I get the scan results in a couple of weeks’ time. I’ll have another round of blood tests beforehand and will get both the scan and blood test results at the same time. We’re clearly hoping for no progression but we have to be on the lookout for what might be causing that marker to rise.
I could have had the scan next week, in which case there would only be a week between having it and getting the results. For various reasons, I chose this week, even though it means a longer wait.
Pandemic restrictions permitting, we’re planning some nice adventures over the next couple of weeks but I’ll no doubt find myself increasingly thinking about what the results might be the closer we get to the date of my next appointment.

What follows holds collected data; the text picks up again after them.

===== src/hw/adc_serial_pkg.sv =====
// shared constants and carriers for the converter serial readout
package adc_serial_pkg;

  // core clock
  localparam int CLK_PERIOD_NS = 20;
  localparam int CLK_HZ        = 50000000;

  // frame layout: status flag then result bits
  localparam int FRAME_BITS = 24;
  localparam int RESULT_W   = FRAME_BITS - 1;
  localparam int FIFO_DEPTH = 8;

  // internal serial clock is the core clock divided by eight
  localparam int SCK_DIV  = 8;
  localparam int SCK_HALF = SCK_DIV / 2;

  // power-on reset length
  localparam int POR_TIME_NS = 500000;
  localparam int POR_CYCLES  = POR_TIME_NS / CLK_PERIOD_NS;

  // status test delay on the internal oscillator (least time, round up)
  localparam int STATUS_TEST_DELAY_NS = 23000;
  localparam int STATUS_TEST_CYCLES   =
    (STATUS_TEST_DELAY_NS + CLK_PERIOD_NS - 1) / CLK_PERIOD_NS;

  // status test delay on an external oscillator: 3.6 periods
  localparam int EXT_OSC_PERIODS_X10 = 36;
  localparam int EXT_OSC_HZ_DEFAULT  = 307200;

  localparam int DLY_W = 12;

  // serial clock source selection
  typedef enum logic [1:0] {
    MODE_EXT        = 2'b00,
    MODE_INT_SINGLE = 2'b01,
    MODE_INT_CONT   = 2'b11
  } clk_mode_t;

  // readout sequence, gray coded along convert-sleep-test-output
  typedef enum logic [1:0] {
    ST_CONVERT = 2'b00,
    ST_SLEEP   = 2'b01,
    ST_TEST    = 2'b11,
    ST_OUTPUT  = 2'b10
  } rd_state_t;

  // pin drive group
  typedef struct packed {
    logic sck;
    logic sck_oe;
    logic sck_pullup;
    logic sdo;
    logic sdo_oe;
  } pin_out_t;

endpackage


===== src/hw/adc_result_fifo.sv =====
// result buffer between the converter core and the serial readout
`timescale 1ns/1ps
module adc_result_fifo #(
  parameter int WIDTH = 23,
  parameter int DEPTH = 8
) (
  input  wire logic             i_core_clk,
  input  wire logic             i_reset,
  input  wire logic             i_in_valid,
  output logic                  o_in_ready,
  input  wire logic [WIDTH-1:0] i_in_data,
  output logic                  o_out_valid,
  input  wire logic             i_out_ready,
  output logic      [WIDTH-1:0] o_out_data
);
  localparam int AW = (DEPTH > 1) ? $clog2(DEPTH) : 1;
  localparam int CW = $clog2(DEPTH + 1);
  localparam logic [CW-1:0] DEPTH_C = CW'(DEPTH);
  localparam logic [AW-1:0] LAST_C  = AW'(DEPTH - 1);

  logic [WIDTH-1:0] mem_r [DEPTH];
  logic [AW-1:0]    wr_ptr_r;
  logic [AW-1:0]    rd_ptr_r;
  logic [CW-1:0]    count_r;
  logic [CW-1:0]    count_nxt;
  logic             ready_r;

  wire push = i_in_valid & ready_r;
  wire pop  = i_out_ready & (count_r != '0);

  assign count_nxt   = count_r + CW'(push) - CW'(pop);
  assign o_in_ready  = ready_r;
  assign o_out_valid = (count_r != '0);
  assign o_out_data  = mem_r[rd_ptr_r];

  always_ff @(posedge i_core_clk or posedge i_reset)
    if (i_reset)
    begin
      wr_ptr_r <= '0;
      rd_ptr_r <= '0;
      count_r  <= '0;
      ready_r  <= 1'b1;
    end
    else
    begin
      if (push)
        wr_ptr_r <= (wr_ptr_r == LAST_C) ? '0 : wr_ptr_r + 1'b1;
      if (pop)
        rd_ptr_r <= (rd_ptr_r == LAST_C) ? '0 : rd_ptr_r + 1'b1;
      count_r <= count_nxt;
      ready_r <= (count_nxt != DEPTH_C);
    end

  always_ff @(posedge i_core_clk)
    if (push)
      mem_r[wr_ptr_r] <= i_in_data;

endmodule


===== src/hw/adc_serial_readout.sv =====
// serial readout of the delta-sigma converter: clock mode, status flag, frame
`timescale 1ns/1ps
module adc_serial_readout #(
  parameter int POR_CYCLES = adc_serial_pkg::POR_CYCLES,
  parameter int EXT_OSC_HZ = adc_serial_pkg::EXT_OSC_HZ_DEFAULT,
  parameter int RESULT_W   = adc_serial_pkg::RESULT_W,
  parameter int FIFO_DEPTH = adc_serial_pkg::FIFO_DEPTH
) (
  input  wire logic                    i_core_clk,
  input  wire logic                    i_reset,
  input  wire logic                    i_cs_n,
  input  wire logic                    i_sck,
  input  wire logic                    i_ext_osc,
  input  wire logic                    i_result_valid,
  input  wire logic [RESULT_W-1:0]     i_result_data,
  output logic                         o_result_ready,
  output logic                         o_conv_start,
  output logic                         o_eoc,
  output adc_serial_pkg::clk_mode_t    o_clk_mode,
  output adc_serial_pkg::pin_out_t     o_pins
);
  localparam int PCW = $clog2(POR_CYCLES + 1);
  localparam logic [PCW-1:0] POR_LAST = PCW'(POR_CYCLES - 1);

  localparam int BCW = $clog2(adc_serial_pkg::FRAME_BITS + 1);
  localparam logic [BCW-1:0] FRAME_C = BCW'(adc_serial_pkg::FRAME_BITS);

  localparam int PHW = $clog2(adc_serial_pkg::SCK_HALF);
  localparam logic [PHW-1:0] PH_LAST = PHW'(adc_serial_pkg::SCK_HALF - 1);

  localparam int DW = adc_serial_pkg::DLY_W;
  localparam int EXT_DLY_CYC =
    (adc_serial_pkg::EXT_OSC_PERIODS_X10 * (adc_serial_pkg::CLK_HZ / 10)
     + EXT_OSC_HZ - 1) / EXT_OSC_HZ;
  localparam logic [DW-1:0] INT_DLY_C =
    DW'(adc_serial_pkg::STATUS_TEST_CYCLES - 1);
  localparam logic [DW-1:0] EXT_DLY_C  = DW'(EXT_DLY_CYC - 1);
  localparam logic [DW-1:0] HALF_DLY_C = DW'(adc_serial_pkg::SCK_HALF - 1);

  // true when the mode generates the serial clock itself
  function automatic logic is_internal(input adc_serial_pkg::clk_mode_t m);
    return m != adc_serial_pkg::MODE_EXT;
  endfunction

  // shift register after its top bit has left on the data pin
  function automatic logic [RESULT_W-1:0] shift_once(
    input logic [RESULT_W-1:0] v
  );
    return {v[RESULT_W-2:0], 1'b0};
  endfunction

  // state
  adc_serial_pkg::rd_state_t state_r, state_nxt;
  adc_serial_pkg::clk_mode_t mode_r,  mode_nxt;
  adc_serial_pkg::pin_out_t  pins_r,  pins_nxt;
  logic [PCW-1:0]      por_cnt_r;
  logic                por_active_r;
  logic                cs_q_r;
  logic                sck_q_r;
  logic [RESULT_W-1:0] shreg_r,   shreg_nxt;
  logic [BCW-1:0]      bit_cnt_r, bit_cnt_nxt;
  logic [PHW-1:0]      ph_r,      ph_nxt;
  logic [DW-1:0]       dly_r,     dly_nxt;
  logic                start_r,   start_nxt;
  logic                pop;

  // buffer output
  logic                fifo_valid;
  logic [RESULT_W-1:0] fifo_data;

  // pin edge detection
  wire cs_fall  = cs_q_r & ~i_cs_n;
  wire cs_rise  = ~cs_q_r & i_cs_n;
  wire ext_rise = ~sck_q_r & i_sck;
  wire ext_fall = sck_q_r & ~i_sck;
  wire por_end  = por_active_r & (por_cnt_r == POR_LAST);

  // clock source picked at a select falling edge or at reset end
  wire adc_serial_pkg::clk_mode_t cs_sel_mode = i_sck ?
    adc_serial_pkg::MODE_INT_SINGLE : adc_serial_pkg::MODE_EXT;
  wire adc_serial_pkg::clk_mode_t por_sel_mode = i_sck ?
    adc_serial_pkg::MODE_INT_CONT : adc_serial_pkg::MODE_EXT;

  // status test length depends on oscillator source
  wire [DW-1:0] test_dly = i_ext_osc ? EXT_DLY_C : INT_DLY_C;

  wire single_mode = (mode_nxt == adc_serial_pkg::MODE_INT_SINGLE);
  wire cont_mode   = (mode_nxt == adc_serial_pkg::MODE_INT_CONT);

  // pin enables and pull-up decoded ahead of the output register
  wire sdo_oe_nxt = !i_cs_n && !por_active_r;
  wire sck_oe_nxt = !por_active_r &&
    (cont_mode || (single_mode && !i_cs_n));
  wire pullup_nxt = por_active_r || i_sck ||
    (cs_rise && state_r == adc_serial_pkg::ST_TEST);

  // frame end and bit decodes
  wire ext_last_fall = ext_fall && (bit_cnt_r == FRAME_C);
  wire int_last_rise = (bit_cnt_r + 1'b1 == FRAME_C);
  wire ph_tick       = (ph_r == PH_LAST);
  wire shreg_msb     = shreg_r[RESULT_W-1];

  adc_result_fifo #(
    .WIDTH (RESULT_W),
    .DEPTH (FIFO_DEPTH)
  ) u_fifo (
    .i_core_clk  (i_core_clk),
    .i_reset     (i_reset),
    .i_in_valid  (i_result_valid),
    .o_in_ready  (o_result_ready),
    .i_in_data   (i_result_data),
    .o_out_valid (fifo_valid),
    .i_out_ready (pop),
    .o_out_data  (fifo_data)
  );

  // mode reselection
  always_comb
  begin
    mode_nxt = mode_r;
    if (por_end)
      mode_nxt = por_sel_mode;
    else if (!por_active_r && cs_fall)
      mode_nxt = cs_sel_mode;
  end

  // readout sequence
  always_comb
  begin
    state_nxt   = state_r;
    shreg_nxt   = shreg_r;
    bit_cnt_nxt = bit_cnt_r;
    ph_nxt      = ph_r;
    dly_nxt     = dly_r;
    start_nxt   = 1'b0;
    pop         = 1'b0;
    pins_nxt    = pins_r;
    if (por_active_r)
    begin
      state_nxt    = adc_serial_pkg::ST_CONVERT;
      pins_nxt.sck = 1'b1;
      pins_nxt.sdo = 1'b1;
      start_nxt    = por_end;
    end
    else
    begin
      unique case (state_r)
        adc_serial_pkg::ST_CONVERT:
        begin
          pins_nxt.sdo = 1'b1;
          if (cont_mode)
            pins_nxt.sck = 1'b1;
          else if (single_mode && cs_fall)
            pins_nxt.sck = 1'b0;
          if (fifo_valid)
          begin
            pop          = 1'b1;
            shreg_nxt    = fifo_data;
            pins_nxt.sdo = 1'b0;
            if (cont_mode)
            begin
              pins_nxt.sck = 1'b0;
              dly_nxt      = HALF_DLY_C;
              state_nxt    = adc_serial_pkg::ST_TEST;
            end
            else if (single_mode && !i_cs_n)
            begin
              pins_nxt.sck = 1'b0;
              dly_nxt      = test_dly;
              state_nxt    = adc_serial_pkg::ST_TEST;
            end
            else
              state_nxt = adc_serial_pkg::ST_SLEEP;
          end
        end
        adc_serial_pkg::ST_SLEEP:
        begin
          pins_nxt.sdo = 1'b0;
          if (cs_fall && cs_sel_mode == adc_serial_pkg::MODE_INT_SINGLE)
          begin
            pins_nxt.sck = 1'b0;
            dly_nxt      = test_dly;
            state_nxt    = adc_serial_pkg::ST_TEST;
          end
          else if (cont_mode)
          begin
            pins_nxt.sck = 1'b0;
            dly_nxt      = HALF_DLY_C;
            state_nxt    = adc_serial_pkg::ST_TEST;
          end
          else if (!is_internal(mode_nxt) && !i_cs_n && ext_rise)
          begin
            bit_cnt_nxt = BCW'(1);
            state_nxt   = adc_serial_pkg::ST_OUTPUT;
          end
        end
        adc_serial_pkg::ST_TEST:
        begin
          pins_nxt.sdo = 1'b0;
          pins_nxt.sck = 1'b0;
          if (single_mode && i_cs_n)
            state_nxt = adc_serial_pkg::ST_SLEEP;
          else if (dly_r == '0)
          begin
            pins_nxt.sck = 1'b1;
            bit_cnt_nxt  = BCW'(1);
            ph_nxt       = '0;
            state_nxt    = adc_serial_pkg::ST_OUTPUT;
          end
          else
            dly_nxt = dly_r - 1'b1;
        end
        adc_serial_pkg::ST_OUTPUT:
        begin
          if (cs_rise)
          begin
            pins_nxt.sdo = 1'b1;
            start_nxt    = 1'b1;
            state_nxt    = adc_serial_pkg::ST_CONVERT;
          end
          else if (!is_internal(mode_nxt))
          begin
            if (ext_rise && bit_cnt_r != FRAME_C)
              bit_cnt_nxt = bit_cnt_r + 1'b1;
            if (ext_last_fall)
            begin
              pins_nxt.sdo = 1'b1;
              start_nxt    = 1'b1;
              state_nxt    = adc_serial_pkg::ST_CONVERT;
            end
            else if (ext_fall)
            begin
              pins_nxt.sdo = shreg_msb;
              shreg_nxt    = shift_once(shreg_r);
            end
          end
          else if (!ph_tick)
            ph_nxt = ph_r + 1'b1;
          else
          begin
            ph_nxt = '0;
            if (pins_r.sck)
            begin
              pins_nxt.sck = 1'b0;
              pins_nxt.sdo = shreg_msb;
              shreg_nxt    = shift_once(shreg_r);
            end
            else
            begin
              pins_nxt.sck = 1'b1;
              bit_cnt_nxt  = bit_cnt_r + 1'b1;
              if (int_last_rise)
              begin
                start_nxt = 1'b1;
                state_nxt = adc_serial_pkg::ST_CONVERT;
              end
            end
          end
        end
      endcase
    end
    pins_nxt.sdo_oe     = sdo_oe_nxt;
    pins_nxt.sck_oe     = sck_oe_nxt;
    pins_nxt.sck_pullup = pullup_nxt;
  end

  // power-on reset timer
  always_ff @(posedge i_core_clk or posedge i_reset)
    if (i_reset)
    begin
      por_cnt_r    <= '0;
      por_active_r <= 1'b1;
    end
    else if (por_active_r)
    begin
      por_cnt_r    <= por_cnt_r + 1'b1;
      por_active_r <= !por_end;
    end

  // pin history and mode
  always_ff @(posedge i_core_clk or posedge i_reset)
    if (i_reset)
    begin
      cs_q_r  <= 1'b1;
      sck_q_r <= 1'b1;
      mode_r  <= adc_serial_pkg::MODE_INT_CONT;
    end
    else
    begin
      cs_q_r  <= i_cs_n;
      sck_q_r <= i_sck;
      mode_r  <= mode_nxt;
    end

  // sequence registers
  always_ff @(posedge i_core_clk or posedge i_reset)
    if (i_reset)
    begin
      state_r   <= adc_serial_pkg::ST_CONVERT;
      shreg_r   <= '0;
      bit_cnt_r <= '0;
    end
    else
    begin
      state_r   <= state_nxt;
      shreg_r   <= shreg_nxt;
      bit_cnt_r <= bit_cnt_nxt;
    end

  // clock phase, delay timer and conversion start
  always_ff @(posedge i_core_clk or posedge i_reset)
    if (i_reset)
    begin
      ph_r    <= '0;
      dly_r   <= '0;
      start_r <= 1'b0;
    end
    else
    begin
      ph_r    <= ph_nxt;
      dly_r   <= dly_nxt;
      start_r <= start_nxt;
    end

  // output registers
  always_ff @(posedge i_core_clk or posedge i_reset)
    if (i_reset)
    begin
      pins_r     <= '{sck: 1'b1, sck_oe: 1'b0, sck_pullup: 1'b1,
                      sdo: 1'b1, sdo_oe: 1'b0};
      o_eoc      <= 1'b1;
      o_clk_mode <= adc_serial_pkg::MODE_INT_CONT;
    end
    else
    begin
      pins_r     <= pins_nxt;
      o_eoc      <= (state_nxt == adc_serial_pkg::ST_CONVERT);
      o_clk_mode <= mode_nxt;
    end

  assign o_pins       = pins_r;
  assign o_conv_start = start_r;

endmodule


===== config.mk =====
export PLATFORM = sky130hd
export DESIGN_NAME = adc_serial_readout
export DESIGN_NICKNAME = d
export VERILOG_FILES = /design/src/hw/adc_serial_pkg.sv /design/src/hw/adc_result_fifo.sv /design/src/hw/adc_serial_readout.sv
export SDC_FILE = /design/constraint.sdc
export NUM_CORES = 1
export LEC_CHECK = 0
export ABC_AREA = 1
export BUFFER_PORTS_ARGS = -buffer_cell sky130_fd_sc_hd__buf_2
export CORE_ASPECT_RATIO = 0.6
export CORE_UTILIZATION = 65
export CTS_CLUSTER_SIZE = 16
export DETAILED_ROUTE_END_ITERATION = 8
export PLACE_DENSITY = 0.81
export SLEW_MARGIN = 20
export SYNTH_ARGS = -nofsm -noshare
export SYNTH_HDL_FRONTEND = slang
export SYNTH_SLANG_ARGS = --single-unit

===== constraint.sdc =====
create_clock -name i_core_clk -period 4 [get_ports i_core_clk]
set_clock_uncertainty 0.1 [all_clocks]
set_input_delay 0.4 -clock i_core_clk [delete_from_list [all_inputs] [get_ports i_core_clk]]
set_output_delay 0.4 -clock i_core_clk [all_outputs]
set_load 0.01 [all_outputs]

==> key figures, run 1 <==
Run status
  • Status: finished, final reports clean

Detailed routing
  • Starting DRC count in detailed routing: 864
  • DRC violation count after routing: 0
  • Via Count: 8278
  • DR WL/cell: 17.5 um
  • Vias per inst: 5.85
  • Post-Route WL: 24700 um
  • Pre-antenna DRT Iters: 5
  • DRT antenna net count: 0

Logic synthesis
  • Most frequent cell after synthesis: nand2_1
  • Synth top area cells: edfxtp_1 47%, dfrtp_1 15%, nand2_1 7.3%
  • Synthesized area per cell: 10.4 um^2
  • Syn Std Cell Area: 11700 um^2
  • Synth Area in Simple Gates: 18.1%
  • Synth Area in Adders: 1.67%
  • Combinational family with the most area after synthesis: simple AND/OR/NAND/NOR gates
  • Post-synth top area cell: edfxtp_1
  • Sequential-to-total area share from yosys stat: 64.9%
  • Post-synth top flop: edfxtp_1
  • Share of the synthesized area in the top cell type: 47.3%
  • Number of flops mapped to enable cells by yosys: 184
  • Synth cell count leaders: 226 x nand2_1, 184 x edfxtp_1, 178 x nor2_1
  • Mapped Cells: 1129
  • Synth Area in Compound Gates: 9.47%
  • Synth Warn #: 0
  • Post-Syn Nets: 1173
  • Mux contribution to synthesized area: 0%
  • Synth Area in XOR/XNOR: 1.57%
  • Fraction of registers with async set/reset: 30.8%
  • Synth cell types: 37
  • Flop and latch count out of synthesis: 266

Timing
  • Tmin final: 3020 ps
  • Final hold vios: 0
  • Setup TNS: 0 ps
  • Worst-Margin Slew: 969 ps
  • Slew Viols, Final: 0
  • Period utilization: 75.5%
  • Worst slew margin: 35.3%
  • Max Fclk: 0.331 GHz
  • Worst hold margin: 46.3 ps
  • RSZ-0062 raised after global routing: false
  • Worst Setup Slack, final: 982 ps
  • Endpoints failing setup: 0

Setup path
  • CP max stage delay: 660 ps
  • Worst-path fanout max: 7
  • Setup CP Type: reg -> reg
  • CP Data Required Time: 4340 ps
  • Worst path cell trace: inv_1 -> ha_1 -> nand3_1 -> inv_1 -> nor4_1 -> ha_1 -> inv_1 -> ha_1 -> inv_1 -> fa_1 -> inv_1 -> nor3_1 -> nand2_1
  • Worst Path Buf+Inv: 5
  • CP Launch Type: flop
  • Arrival @ worst endpoint: 3360 ps
  • Crit end category: flop
  • Crit-path most repeated cell: inv_1
  • Crit-path slowest cell: nor4_1
  • Critical path's top delay family: adder cells

Clocking
  • Later-pin clock latency in the skew report: 520 ps
  • CTS max path bufs: 3
  • Htree depth: 1
  • Clock tree root driver cell: clkbuf_16
  • Inserted Clock Buffers: 23
  • PostCTS Resize Cnt: 0
  • Post-CTS Setup Bufs: 0
  • # clock sinks: 266
  • Clock transition at the registers of the reported paths: 70 ps
  • Hold buffers post-CTS: 3
  • CTS tree: done

Layout
  • P&R area growth vs syn: 11.1%
  • Non-filler instance count after layout: 1415
  • ANT cells: 0
  • Final net count: 1208
  • Layout cell share with drive strength beyond 1: 12.0%
  • Finished Cell Area: 13000 um^2
  • Final core utilization: 74.8%

Placement
  • Placed insts: 1370
  • IO buf count: 38
  • Dpl hpwl: 14700 um
  • Final weighted congestion in routability-driven placement: 0.905
  • Dpl cell area: 12100 um^2
  • Place WS: 992 ps

Global route
  • Initial antenna violation count: 0
  • Vias in the first global route: 7805
  • Grt ovf: 0
  • First-pass GRT wire length: 40200 um
  • Largest net degree at the start of global routing: 95
  • GRT Util Overall: 27.9%

Die
  • Initial Utilization: 67.3%
  • Core Area: 17400 um^2
  • I/O pins: 39
  • Die X: 175 um
  • Die Y-Extent: 106 um
  • Die area: 18500 um^2
  • Row Count: 37

Pwr
  • Highest ir drop seen on vdd: 0.000522 V
  • Power density cells: 721 nW/um^2
  • Pwr Total: 9.36 mW
  • Static Leak: 5.27 nW

Job
  • Max-cap viol count: 0

Min path
  • HP Class: in -> reg
flip-flops by register name, summed over array words and instances, names as in the netlist:
name and flops:
por_active_r 1, u_fifo.wr_ptr_r 3, o_conv_start 1, u_fifo.count_r 4
ph_r 2, u_fifo.rd_ptr_r 3, o_pins 5, bit_cnt_r 5
por_cnt_r 15, dly_r 12, u_fifo.mem_r 184, cs_q_r 1
shreg_r 23, u_fifo.o_in_ready 1, state_r 2, o_clk_mode 2
o_eoc 1, sck_q_r 1
layout by cell type (no fill, tap or decap), drive strengths merged:
cell type	count
nand2	233
edfxtp	184
nor2	183
o21ai	115
inv	75
dfrtp	72
buf	58
nand3	51
o22ai	46
clkbuf	28
a31oi	23
xor2	16
ha	14
nand4	13
nor3	12
a21oi	11
dfstp	10
clkinv	7
xnor2	5
o211ai	5
bufinv	5
nor4	4
dlygate4sd3	3
or2	2
nor3b	2
nand3b	1
a211oi	1
fa	1
clkinvlp	1
routing by layer:
metal,global-route usage [%],vias up,share of wire [%]
li1,-,3943,-
met2,40.8,357,44
met1,43.5,3942,46
met3,4.91,36,8.0
met4,6.83,0,1.5
met5,0,-,0
final cells by class:
cell class,count,area [um^2]
inverters,74,279
fillers,1157,4380
flip-flops and latches,266,7590
repair buffers,61,383
well taps,234,293
multi-input cells,738,3620
clock buffers,28,614
clock inverters,14,201
path summary, 6_finish.rpt:
check / depth (start not counted) / slack, ps / startpoint / end
max: 13 / 980 / u_fifo.count_r[2]$_DFF_PP0_ / u_fifo.o_in_ready$_DFF_PP1_
min: 1 / 50 / i_result_data[0] / u_fifo.mem_r[5][0]$_DFFE_PP_
max reg2reg: 13 / 980 / u_fifo.count_r[2]$_DFF_PP0_ / u_fifo.o_in_ready$_DFF_PP1_
min reg2reg: 2 / 370 / o_pins[1]$_DFFE_PP1P_ / o_pins[1]$_DFFE_PP1P_
max in group asynchronous: 4 / 2660 / i_reset / u_fifo.o_in_ready$_DFF_PP1_
min in group asynchronous: 3 / 350 / i_reset / por_cnt_r[11]$_DFFE_PP0P_
where the power goes:
| group | switching [mW] | total, mW | internal [mW] |
|---|---|---|---|
| Combinational | 2.21 | 3.22 | 1.01 |
| Sequential | 0.242 | 3.74 | 3.50 |
| Clock | 0.973 | 2.39 | 1.42 |
| Total | 3.42 | 9.36 | 5.93 |
cells by family after synthesis:
| family | count (synthesis) |
|---|---|
| and+or+nand+nor | 501 |
| DFF | 266 |
| AOI/OAI and AO/OA | 201 |
| buffers and inverters | 125 |
| xor gates and xnor gates | 21 |
| adders and majority gates | 15 |
worst register-to-register path, stage by stage, from the launching register on:
cell     delay [ps]
dfrtp_1         320
inv_1            60
ha_1            200
nand3_1          80
inv_1            60
nor4_1          660
ha_1            370
inv_1            70
ha_1            160
inv_1            60
fa_1            490
inv_1            50
nor3_1          180
nand2_1          80
Note: power is estimated with default switching activity, not from simulation.
==> inputs of run 2 (changes only) <==
CORE_UTILIZATION = 56   (was 65)
PLACE_DENSITY = 0.74   (was 0.81)
clock period = 2.5 ns   (was 4 ns; I/O delays follow)
==> run 2 against run 1 <==
  * Combinational power rose by 75%
  * Design area up 3.8%
  * Clock power increased by 43%
  * Non-clock buffer count is 49 higher
  * Largest power group unchanged
  * Highest routed layer unchanged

I’ve had many, many experiences with needles in recent years – to have blood taken, to enable the insertion of a cannula so I can be given iv chemotherapy or iv antibiotics or blood transfusions, or, as was the case today, to have a radiotracer injected for a PET CT scan. In all that time, there have been very few problems. Regardless, you always have some degree of concern that it won’t go well, especially when you’re aware that your veins are most likely damaged from earlier iv chemo. This is as good an opportunity as any to express my gratitude to the fabulous phlebotomists and oncology nurses at St George’s Hospital in south west London where I’m currently being treated. I know it’s their job, but the care they show and the tenderness with which they treat you make things so much easier.
As for the results of this latest scan, what will be will be. In the meantime, let’s take each day as it comes.
Note: This is my first post since early August. A lot has happened over the past couple of months and for a while I really didn’t feel like writing. It feels good to be in the saddle again.